On this day in 1803 in the case Marbury v. Madison the US Supreme Court established the principle of judicial review. The principle was outlined in the majority opinion by Chief Justice John Marshall, the words of which are inscribed on the wall of the Supreme Court building. The case arose when Secretary of State James Madison failed to deliver documents to Justice of the Peace for DC William Marbury which officially granted his title. The Court decided that the section of the 1789 Judiciary Act allowing Marbury to bring his claim to the Court was itself unconstitutional.

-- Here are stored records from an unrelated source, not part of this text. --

--- src/rtl/irq_pkg.sv ---
// Shared types and defaults for the interrupt controller: FSM state encoding,
// default sizing and the holdoff counter width.
package irq_pkg;

    localparam int DEF_NUM_SRC = 4;
    localparam int DEF_HOLDOFF = 4;
    localparam int CNT_W       = 4;

    typedef enum logic [1:0] {
        ST_IDLE    = 2'd0,
        ST_RAISE   = 2'd1,
        ST_HOLDOFF = 2'd2,
        ST_SERVICE = 2'd3
    } irq_state_e;

endpackage

--- src/rtl/irq_sync.sv ---
// Per-source 2-flop synchronizer followed by a rising-edge detector on the
// synchronized value.
module irq_sync
    import irq_pkg::*;
(
    input  logic clk,
    input  logic reset,
    input  logic asyncIn,
    output logic rise
);

    logic sync1_r;
    logic sync2_r;
    logic prev_r;

    // Synchronizer chain plus one delayed copy for edge detection
    always_ff @(posedge clk) begin
        if (reset) begin
            sync1_r <= 1'b0;
            sync2_r <= 1'b0;
            prev_r  <= 1'b0;
        end else begin
            sync1_r <= asyncIn;
            sync2_r <= sync1_r;
            prev_r  <= sync2_r;
        end
    end

    assign rise = sync2_r & ~prev_r;

endmodule

--- src/rtl/irq_controller.sv ---
// Interrupt controller: latches edge requests, arbitrates lowest-index first
// and sequences RAISE -> HOLDOFF -> SERVICE for one interrupt at a time.
module irq_controller
    import irq_pkg::*;
#(
    parameter int NUM_SRC = DEF_NUM_SRC,
    parameter int HOLDOFF = DEF_HOLDOFF
) (
    input  logic                       clk,
    input  logic                       reset,
    input  logic [NUM_SRC-1:0]         irq_in,
    input  logic                       mask_we,
    input  logic [NUM_SRC-1:0]         mask_data,
    input  logic                       rti_done,
    output logic                       interrupt,
    output logic [$clog2(NUM_SRC)-1:0] irq_id,
    output logic                       irq_active,
    output logic [NUM_SRC-1:0]         pending,
    output logic                       spurious_rti
);

    localparam int ID_W = $clog2(NUM_SRC);
    localparam logic [CNT_W-1:0] HOLD_LAST = CNT_W'(HOLDOFF - 1);

    irq_state_e         state_r;
    irq_state_e         nextState_s;
    logic [CNT_W-1:0]   holdCnt_r;
    logic [CNT_W-1:0]   holdCntNext_s;
    logic [ID_W-1:0]    irqId_r;
    logic [ID_W-1:0]    irqIdNext_s;
    logic [ID_W-1:0]    winner_s;
    logic [NUM_SRC-1:0] rise_s;
    logic [NUM_SRC-1:0] mask_r;
    logic [NUM_SRC-1:0] pending_r;
    logic [NUM_SRC-1:0] pendingNext_s;
    logic [NUM_SRC-1:0] clrMask_s;
    logic [NUM_SRC-1:0] eligible_s;
    logic               anyEligible_s;
    logic               interrupt_r;
    logic               irqActive_r;
    logic               spurious_r;

    // Lowest set bit wins; scanning downward lets the lowest index overwrite
    function automatic logic [ID_W-1:0] lowestIndex(input logic [NUM_SRC-1:0] vec);
        logic [ID_W-1:0] idx;
        idx = {ID_W{1'b0}};
        for (int i = NUM_SRC - 1; i >= 0; i--) begin
            if (vec[i]) begin
                idx = ID_W'(i);
            end else begin
                idx = idx;
            end
        end
        return idx;
    endfunction

    for (genvar g = 0; g < NUM_SRC; g++) begin : gSync
        irq_sync uSync (
            .clk     (clk),
            .reset   (reset),
            .asyncIn (irq_in[g]),
            .rise    (rise_s[g])
        );
    end

    // Arbitration over unmasked pending requests
    always_comb begin
        eligible_s    = pending_r & mask_r;
        anyEligible_s = |eligible_s;
        winner_s      = lowestIndex(eligible_s);
    end

    // Pending update: the RAISE cycle retires the winner, a new edge always wins
    always_comb begin
        clrMask_s = {NUM_SRC{1'b0}};
        if (state_r == ST_RAISE) begin
            clrMask_s = {{(NUM_SRC-1){1'b0}}, 1'b1} << irqId_r;
        end else begin
            clrMask_s = {NUM_SRC{1'b0}};
        end
        pendingNext_s = (pending_r & ~clrMask_s) | rise_s;
    end

    // Next-state, holdoff counter and winner capture
    always_comb begin
        nextState_s   = state_r;
        holdCntNext_s = {CNT_W{1'b0}};
        irqIdNext_s   = irqId_r;
        case (state_r)
            ST_IDLE: begin
                if (anyEligible_s) begin
                    nextState_s = ST_RAISE;
                    irqIdNext_s = winner_s;
                end else begin
                    nextState_s = ST_IDLE;
                end
            end
            ST_RAISE: begin
                nextState_s = ST_HOLDOFF;
            end
            ST_HOLDOFF: begin
                if (holdCnt_r == HOLD_LAST) begin
                    nextState_s = ST_SERVICE;
                end else begin
                    holdCntNext_s = holdCnt_r + 4'd1;
                end
            end
            ST_SERVICE: begin
                if (rti_done) begin
                    nextState_s = ST_IDLE;
                end else begin
                    nextState_s = ST_SERVICE;
                end
            end
            default: begin
                nextState_s = ST_IDLE;
            end
        endcase
    end

    // FSM state, counter and serviced-source index
    always_ff @(posedge clk) begin
        if (reset) begin
            state_r   <= ST_IDLE;
            holdCnt_r <= {CNT_W{1'b0}};
            irqId_r   <= {ID_W{1'b0}};
        end else begin
            state_r   <= nextState_s;
            holdCnt_r <= holdCntNext_s;
            irqId_r   <= irqIdNext_s;
        end
    end

    // Request latch and mask register; a mask write only affects arbitration
    always_ff @(posedge clk) begin
        if (reset) begin
            pending_r <= {NUM_SRC{1'b0}};
            mask_r    <= {NUM_SRC{1'b1}};
        end else begin
            pending_r <= pendingNext_s;
            if (mask_we) begin
                mask_r <= mask_data;
            end else begin
                mask_r <= mask_r;
            end
        end
    end

    // Registered outputs decoded from the upcoming state so they align with it
    always_ff @(posedge clk) begin
        if (reset) begin
            interrupt_r <= 1'b0;
            irqActive_r <= 1'b0;
            spurious_r  <= 1'b0;
        end else begin
            interrupt_r <= (nextState_s == ST_RAISE);
            irqActive_r <= (nextState_s != ST_IDLE);
            spurious_r  <= spurious_r | (rti_done & (state_r != ST_SERVICE));
        end
    end

    assign interrupt    = interrupt_r;
    assign irq_id       = irqId_r;
    assign irq_active   = irqActive_r;
    assign pending      = pending_r;
    assign spurious_rti = spurious_r;

endmodule

--- config.mk ---
export PLATFORM = sky130hd
export DESIGN_NAME = irq_controller
export DESIGN_NICKNAME = d
export VERILOG_FILES = /design/src/rtl/irq_pkg.sv /design/src/rtl/irq_sync.sv /design/src/rtl/irq_controller.sv
export SDC_FILE = /design/constraint.sdc
export NUM_CORES = 1
export LEC_CHECK = 0
export CAP_MARGIN = 20
export CORE_UTILIZATION = 49
export DETAILED_ROUTE_END_ITERATION = 12
export HOLD_SLACK_MARGIN = 0.15
export PLACE_DENSITY = 0.74
export SYNTH_ARGS = -nofsm -noshare
export SYNTH_HDL_FRONTEND = slang
export SYNTH_SLANG_ARGS = --single-unit
--- constraint.sdc ---
create_clock -name clk -period 1.7 [get_ports clk]
set_clock_uncertainty 0.05 [all_clocks]
set_input_delay 0.255 -clock clk [delete_from_list [all_inputs] [get_ports clk]]
set_output_delay 0.255 -clock clk [all_outputs]
set_load 0.02 [all_outputs]
[Yosys cells after proc, flatten, opt, wreduce, memory -nomap -nowiden]
Cells that the tools add are included.
Word-level totals
  flip-flop bits (word level): 31
  input bits: 12
  output and inout port bits: 9
Operators by class
  reduce and logical (&&, ||, !) cells: 5
  $add $sub $neg: 1
  eq/ne operators: 6
  shift operators: 1
  bitwise logic cells: 15
  mux-type cells: 9
Operator list (count)
  two-way mux 2 bit: 6
  AND 4 bit: 2
  case mux 2 bit (4 select lines): 1
  AND 1 bit: 5
  inverter 1 bit: 5
  adder 4 x 1 -> 4 bit, second input constant: 1
  equality test 2 x 1 -> 1 bit, second input constant: 2
  equality test 2 bit, second input constant: 2
  equality test 4 x 2 -> 1 bit, second input constant: 1
  two-way mux 4 bit: 1
  inverter 4 bit: 1
  OR 4 bit: 1
  OR reduction 4 bit: 1
  left shift 1 x 2 -> 4 bit, first input constant: 1
  OR reduction 3 bit: 1
  logical NOT 2 bit: 1
  != test 2 bit, second input constant: 1
  AND reduction 2 bit: 1
  nonzero test 2 bit: 1
  two-way mux 1 bit: 1
  OR 1 bit: 1

[Logic depth before layout (Yosys ltp)]
  depth in word-level cells: 5
  gate-level depth with buffers: 5
  mapped depth without buffers: 4

[By module]
A second synthesis with hierarchy kept.
Unflattened totals
  cells, all modules: 109
  area total of the unflattened synthesis: 1138.6 µm²
Modules (own cells, without submodules)
  irq_controller: cells an instance 81, area an instance 788.3 µm², times used 1, sequential area each 380.4 µm²
  irq_sync: cells an instance 7, area an instance 87.6 µm², times used 4, sequential area each 60.1 µm²

[Worst setup path before layout]
Ideal clock, no wire load.
  kind: flip-flop to flip-flop
  start: reg state_r[0]
  end: reg interrupt_r (netlist: interrupt)
  buffers on the path: 2
  clock period less this slack: 1.307 ns
  arrival: 1.171 ns
  stages on the path, launching flop included: 6
  data required time: 1.564 ns
  slack: 0.393 ns
  cells stage by stage: dfxtp_1 -> buf_6 -> or2_1 -> buf_6 -> a31o_4 -> a221oi_2
On the way
  longest elaborated chain between the ends: 3
  elaborated cells on any way between the ends: 7
  those cells by class: 4 x eq/ne; 2 x mux; 1 x reduce/logical
RTL lines
  start, declared: RTL line irq_controller.sv:25  | irq_state_e state_r;
  start signal, assigned: RTL line irq_controller.sv:128  | state_r <= nextState_s;
  equality test 2 bit, or another cell as far along: RTL line irq_controller.sv:89  | case (state_r)
  case mux 2 bit (4 select lines) (*): RTL line irq_controller.sv:89
  equality test 2 x 1 -> 1 bit (*): RTL line irq_controller.sv:156  | interrupt_r <= (nextState_s == ST_RAISE);
  end signal, assigned: RTL line irq_controller.sv:156
  end, declared: RTL line irq_controller.sv:39  | logic interrupt_r;
Every way passes the cells marked *; elsewhere a longest branch is shown, timed or not.
A chain may end at the register's enable or synchronous reset.

[Worst setup path after layout]
  start: reg pending_r[3] (netlist: pending[3])
  end: out pending[3]
RTL lines
  start, declared: RTL line irq_controller.sv:34  | logic [NUM_SRC-1:0] pending_r;
  start signal, assigned: RTL line irq_controller.sv:137  | pending_r <= {NUM_SRC{1'b0}};
  start signal, assigned: RTL line irq_controller.sv:140  | pending_r <= pendingNext_s;
  end, declared: RTL line irq_controller.sv:18  | output logic [NUM_SRC-1:0] pending,
No word-level cell between the ends.

==> flow_metrics.tcl <==
set metrics [dict create \
    status "completed" \
    dp.cells 152 \
    synth.net_count 121 \
    drc_errors 0 \
    cts.reportedPaths.clkPinSlew_ps 100 \
    avgSynthCellArea_sq_um 10.3 \
    die_area_sq_um 2470 \
    rsz0062_at_grt "no" \
    globalRouteOverflowTotal 0 \
    antenna_cells 0 \
    synth.distinct_cells 29 \
    hp-start "gSync[2].uSync.sync1_r" \
    worstSetupPathType "flop to output port" \
    endpoint_kind "output port" \
    io_buffer_count 20 \
    hp-class "flop to flop" \
    tightest_slew_ps 400 \
    utilization_pct 69.5 \
    insertion_delay_ps 320 \
    max_stage_delay_ps 640 \
    drt_iter0_drc 9 \
    drt-total-wl_microns 1830 \
    design_area_sq_um 1420 \
    r2r_start "holdCnt_r[0]" \
    synth_edf_count 0 \
    critPathRequiredTime_ps 1390 \
    core_sq_um 2040 \
    vias_per_cell 4.93 \
    drive_gt1_share_pct 10.5 \
    finalCriticalPeriod_ps 1650 \
    fillerInstances 183 \
    rr_worst_depth 4 \
    cp.depth 1 \
    layout-area-overhead-vs-synth_pct 27.4 \
    wire_per_inst_microns 11.4 \
    mostFrequentLayoutCells "31 x dfxtp_1, 17 x nor2b_1, 17 x clkdlybuf4s50_1" \
    cp_top_family "buffers and inverters" \
    die_w_microns 49.7 \
    max_freq_mhz 606 \
    setup_violations 0 \
    clock_path_buffers 2 \
    cap_violations 0 \
    cts_setup_buffers 0 \
    antenna_left 0 \
    rrSetupSlack_ps 260 \
    ys_ff_latch 31 \
    p_per_area_nw_per_um2 1110 \
    seq_area_sq_um 621 \
    fin_setup_tns_ps 0 \
    antenna_found_initial 0 \
    rows 16 \
    multi_input_comb_area_sq_um 453 \
    synth_cells 108 \
    grt_pass1_vias 738 \
    synth_area_sq_um 1110 \
    endpoint "pending[3]" \
    crit_chain "clkdlybuf4s50_1" \
    grt_use_total_pct 18.3 \
    gp_congestion 0.838 \
    htree_levels 2 \
    leakage_uw 0.000573 \
    arrival_ps 1350 \
    start_util_pct 54.6 \
    peakVddDrop_v 0.00101 \
    grt_pass1_wl_microns 3220 \
    die_y_microns 49.7 \
    yosysSeqAreaShare_pct 55.7 \
    grt_max_degree 21 \
    synth_ff_type "dfxtp_1" \
    io_pins 21 \
    cts_tree "yes" \
    maxSlewViolCount 0 \
    crit_fanout 4 \
    path_buf_inv 1 \
    final_nets 145 \
    stdcell_count 160 \
    final_common_cell "dfxtp_1" \
    firstDrtPassIters 2 \
    numCtsBuffers 5 \
    dp_hpwl_microns 1280 \
    slew_headroom_pct 73.0 \
    critPathLaunch "pending[3]" \
    via_count 788 \
    cts_hold_buf 0 \
    cts_sinks 31 \
    total_power_uw 1580 \
    postPlaceCellArea_sq_um 1330 \
    r2r_end "interrupt" \
    fin_crit_sh_pct 97.1 \
    critical-path-slowest-cell "clkdlybuf4s50_1" \
    ys_warn_count 0 \
    root_buffer "clkbuf_4" \
    hold_viol 0 \
    async_flop_share_pct 0 \
    cp-start-kind "flop" \
]
worst min path at each step:
stage	to	slack [ps]	depth (start not counted)
2_1_floorplan	mask_r[0]	320	1
3_3_place_gp	gSync[1].uSync.sync2_r	370	1
3_5_place_dp	gSync[2].uSync.sync2_r	380	1
4_1_cts	gSync[2].uSync.sync2_r	400	1
5_1_grt	gSync[0].uSync.sync1_r	410	2
6_report	gSync[2].uSync.sync2_r	390	1
power breakdown:
part | leakage, uW | switching (uW) | total, uW | internal (uW)
Clock | 0.0000482 | 242 | 589 | 347
Combinational | 0.000270 | 84.5 | 187 | 103
Sequential | 0.000255 | 31.3 | 799 | 768
Total | 0.000573 | 357 | 1580 | 1220
through the flow:
stage	hold WS [ps]	setup WS, ps
floorplan	323	393
global placement	371	315
detailed placement	376	310
CTS	399	1.96
global route	414	0.935
finish	394	49.1
layer usage:
| metal | global-route usage (%) | vias to the layer above | share of wire (%) | wire length [microns] |
|---|---|---|---|---|
| met2 | 26.6 | 14 | 45 | 819 |
| met3 | 7.41 | 4 | 3.7 | 68 |
| li1 | - | 417 | - | - |
| met1 | 22.2 | 353 | 49 | 893 |
| met5 | 0 | - | 0 | 0 |
| met4 | 11.4 | 0 | 2.4 | 44 |
registers in the layout, indices dropped and copies added, names as in the netlist:
| name | count |
|---|---|
| gSync.uSync.prev_r | 4 |
| gSync.uSync.sync1_r | 4 |
| gSync.uSync.sync2_r | 4 |
| holdCnt_r | 4 |
| interrupt | 1 |
| irq_active | 1 |
| irq_id | 2 |
| mask_r | 4 |
| pending | 4 |
| spurious_rti | 1 |
| state_r | 2 |
cell type report:
class | instances | share of cell area, %
flip-flops and latches | 31 | 43.7
multi-input cells | 70 | 31.9
repair buffers | 22 | 15.4
clock buffers | 6 | 3.61
clock inverters | 2 | 2.47
well taps | 27 | 2.38
inverters | 2 | 0.529
kinds of logic (layout without fill, tap and decap cells):
logic type                 count (synthesis)  after routing  synth area share, %
DFF                                       31             31                 55.7
xor gates and xnor gates                   2              2                 1.57
AOI/OAI and AO/OA                         23             23                 15.5
and+or+nand+nor                           44             44                 22.4
adders and majority gates                  1              1                 1.12
buffers and inverters                      7             32                 3.70
Yosys cell counts, types with 2 or more instances:
cell type	count	area share, %
nor2b_1	17	9.5
nor3b_1	2	1.3
nand2_1	6	2.0
nand3b_1	2	1.3
dfxtp_1	31	56
a211o_1	4	3.1
buf_6	2	2.0
nor2_1	8	2.7
inv_1	2	0.67
clkbuf_1	3	1.0
o21ai_0	2	0.90
nand3_1	2	0.90
nand2b_1	3	1.7
a21oi_1	9	4.0
repair_timing:
item                       in CTS  in global routing
pin swaps                       0                  0
setup endpoints to repair       1                  2
gates cloned                    0                  0
gates resized for setup         1                  2
Power figures use the tool's default switching activity.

On February 24th the Court ruled unanimously to this effect. The decision gave the Supreme Court the power to interpret the constitution and strike down laws as ‘unconstitutional’. Since then, the Court have made many high-profile rulings branding things unconstitutional. For example: school segregation in Brown v. Board of Education of Topeka (1954); school prayer in Engel v. Vitale (1962); teaching creationism in science lessons in Edwards v. Aguillard (1987) and the Defense of Marriage Act in United States v. Windsor (2013).
Given how judicial review is now the primary function of the Supreme Court, and their most famous power, it is hard to remember that this role is not established in the Constitution. When a case goes to the Supreme Court now, the questions are always: ‘Will x be declared unconstitutional?’. Most recently, the question swirled over Obamacare, same-sex marriage, the Voting Rights Act, and now recess appointments. Had Marbury not appealed his case, the Supreme Court may be a much less significant aspect of the federal government than it is today. Today, it is arguably the most important arm of the government. Congress can make law and the President enforces them, both acting within the boundaries of the Constitution, but the Supreme Court dictates what the Constitution means.